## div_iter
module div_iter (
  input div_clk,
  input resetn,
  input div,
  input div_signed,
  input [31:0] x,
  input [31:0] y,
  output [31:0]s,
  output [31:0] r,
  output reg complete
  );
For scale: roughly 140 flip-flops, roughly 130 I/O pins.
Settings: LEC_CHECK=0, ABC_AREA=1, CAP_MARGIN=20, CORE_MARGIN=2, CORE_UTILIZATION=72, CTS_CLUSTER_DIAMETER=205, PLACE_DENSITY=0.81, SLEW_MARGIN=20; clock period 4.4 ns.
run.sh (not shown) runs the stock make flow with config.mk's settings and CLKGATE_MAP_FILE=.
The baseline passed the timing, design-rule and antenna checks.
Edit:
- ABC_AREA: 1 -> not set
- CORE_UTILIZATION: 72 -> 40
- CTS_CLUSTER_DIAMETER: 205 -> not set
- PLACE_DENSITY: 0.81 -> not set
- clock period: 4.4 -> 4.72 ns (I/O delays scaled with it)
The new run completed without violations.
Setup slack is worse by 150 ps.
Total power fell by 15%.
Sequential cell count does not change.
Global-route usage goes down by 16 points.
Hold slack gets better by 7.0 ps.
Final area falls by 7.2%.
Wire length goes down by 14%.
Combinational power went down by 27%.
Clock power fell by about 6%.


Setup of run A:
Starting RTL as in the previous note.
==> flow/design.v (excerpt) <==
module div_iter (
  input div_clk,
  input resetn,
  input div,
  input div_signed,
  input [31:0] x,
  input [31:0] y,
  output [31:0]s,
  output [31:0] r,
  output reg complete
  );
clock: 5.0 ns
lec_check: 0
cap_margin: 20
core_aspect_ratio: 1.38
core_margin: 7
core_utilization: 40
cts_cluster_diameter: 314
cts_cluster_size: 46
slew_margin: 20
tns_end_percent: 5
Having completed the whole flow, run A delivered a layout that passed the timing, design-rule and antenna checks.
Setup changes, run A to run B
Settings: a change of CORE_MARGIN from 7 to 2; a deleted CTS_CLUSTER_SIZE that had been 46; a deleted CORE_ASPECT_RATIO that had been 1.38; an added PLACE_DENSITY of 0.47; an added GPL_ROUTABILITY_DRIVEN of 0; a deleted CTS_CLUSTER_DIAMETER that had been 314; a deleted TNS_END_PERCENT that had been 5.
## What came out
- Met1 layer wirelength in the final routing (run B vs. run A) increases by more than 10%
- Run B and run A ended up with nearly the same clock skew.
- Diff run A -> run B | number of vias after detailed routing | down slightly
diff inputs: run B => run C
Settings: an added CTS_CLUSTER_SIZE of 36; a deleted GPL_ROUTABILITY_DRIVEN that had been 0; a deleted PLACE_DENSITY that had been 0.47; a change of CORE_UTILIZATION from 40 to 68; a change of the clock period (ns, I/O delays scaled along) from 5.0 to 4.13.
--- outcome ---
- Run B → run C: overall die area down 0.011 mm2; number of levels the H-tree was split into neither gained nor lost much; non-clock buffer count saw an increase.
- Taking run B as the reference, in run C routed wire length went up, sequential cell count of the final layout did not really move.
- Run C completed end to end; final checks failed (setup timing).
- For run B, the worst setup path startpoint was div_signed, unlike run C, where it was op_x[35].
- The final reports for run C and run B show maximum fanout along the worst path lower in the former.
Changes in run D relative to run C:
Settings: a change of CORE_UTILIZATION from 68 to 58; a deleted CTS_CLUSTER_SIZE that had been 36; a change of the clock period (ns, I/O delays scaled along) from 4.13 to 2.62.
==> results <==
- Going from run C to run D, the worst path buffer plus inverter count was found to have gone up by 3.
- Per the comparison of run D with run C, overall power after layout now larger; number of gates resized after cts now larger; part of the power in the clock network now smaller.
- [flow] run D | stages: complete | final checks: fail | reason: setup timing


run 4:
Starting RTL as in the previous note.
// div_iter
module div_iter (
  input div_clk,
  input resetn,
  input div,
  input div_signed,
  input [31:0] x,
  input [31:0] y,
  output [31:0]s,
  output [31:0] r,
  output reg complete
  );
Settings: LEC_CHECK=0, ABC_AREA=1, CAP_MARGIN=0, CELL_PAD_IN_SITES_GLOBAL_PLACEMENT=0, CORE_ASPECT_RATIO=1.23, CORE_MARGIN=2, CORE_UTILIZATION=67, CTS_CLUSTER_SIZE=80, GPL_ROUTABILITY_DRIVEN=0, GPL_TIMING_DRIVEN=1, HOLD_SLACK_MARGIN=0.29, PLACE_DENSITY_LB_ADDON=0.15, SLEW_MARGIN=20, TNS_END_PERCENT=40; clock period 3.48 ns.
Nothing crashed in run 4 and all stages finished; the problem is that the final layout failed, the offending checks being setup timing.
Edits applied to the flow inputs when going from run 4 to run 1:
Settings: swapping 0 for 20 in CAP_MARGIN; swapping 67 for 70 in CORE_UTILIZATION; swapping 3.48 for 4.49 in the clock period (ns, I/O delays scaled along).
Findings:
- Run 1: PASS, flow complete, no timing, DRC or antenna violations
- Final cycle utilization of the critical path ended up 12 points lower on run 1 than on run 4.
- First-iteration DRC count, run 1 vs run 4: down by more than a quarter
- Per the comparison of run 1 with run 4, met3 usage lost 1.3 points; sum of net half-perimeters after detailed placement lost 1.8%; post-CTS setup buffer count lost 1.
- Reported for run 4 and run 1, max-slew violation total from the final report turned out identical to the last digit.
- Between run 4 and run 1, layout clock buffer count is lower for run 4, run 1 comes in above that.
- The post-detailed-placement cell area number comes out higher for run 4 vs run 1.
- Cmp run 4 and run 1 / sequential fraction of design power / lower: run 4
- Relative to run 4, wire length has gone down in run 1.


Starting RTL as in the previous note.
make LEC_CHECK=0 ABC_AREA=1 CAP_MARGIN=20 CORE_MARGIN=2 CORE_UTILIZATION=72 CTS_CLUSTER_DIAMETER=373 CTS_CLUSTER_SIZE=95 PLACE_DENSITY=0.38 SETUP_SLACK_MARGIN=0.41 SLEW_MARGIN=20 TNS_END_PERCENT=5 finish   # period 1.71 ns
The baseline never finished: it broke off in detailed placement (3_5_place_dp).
━━━━━━━━━━━━━━━━━━━━
Using the records above, set down exactly the lines from the one with "- Met1 layer" through the one with "- Run B → run", inclusive, and nothing more.

» **EXERCISE OUTPUT**:
- Met1 layer wirelength in the final routing (run B vs. run A) increases by more than 10%
- Run B and run A ended up with nearly the same clock skew.
- Diff run A -> run B | number of vias after detailed routing | down slightly
diff inputs: run B => run C
Settings: an added CTS_CLUSTER_SIZE of 36; a deleted GPL_ROUTABILITY_DRIVEN that had been 0; a deleted PLACE_DENSITY that had been 0.47; a change of CORE_UTILIZATION from 40 to 68; a change of the clock period (ns, I/O delays scaled along) from 5.0 to 4.13.
--- outcome ---
- Run B → run C: overall die area down 0.011 mm2; number of levels the H-tree was split into neither gained nor lost much; non-clock buffer count saw an increase.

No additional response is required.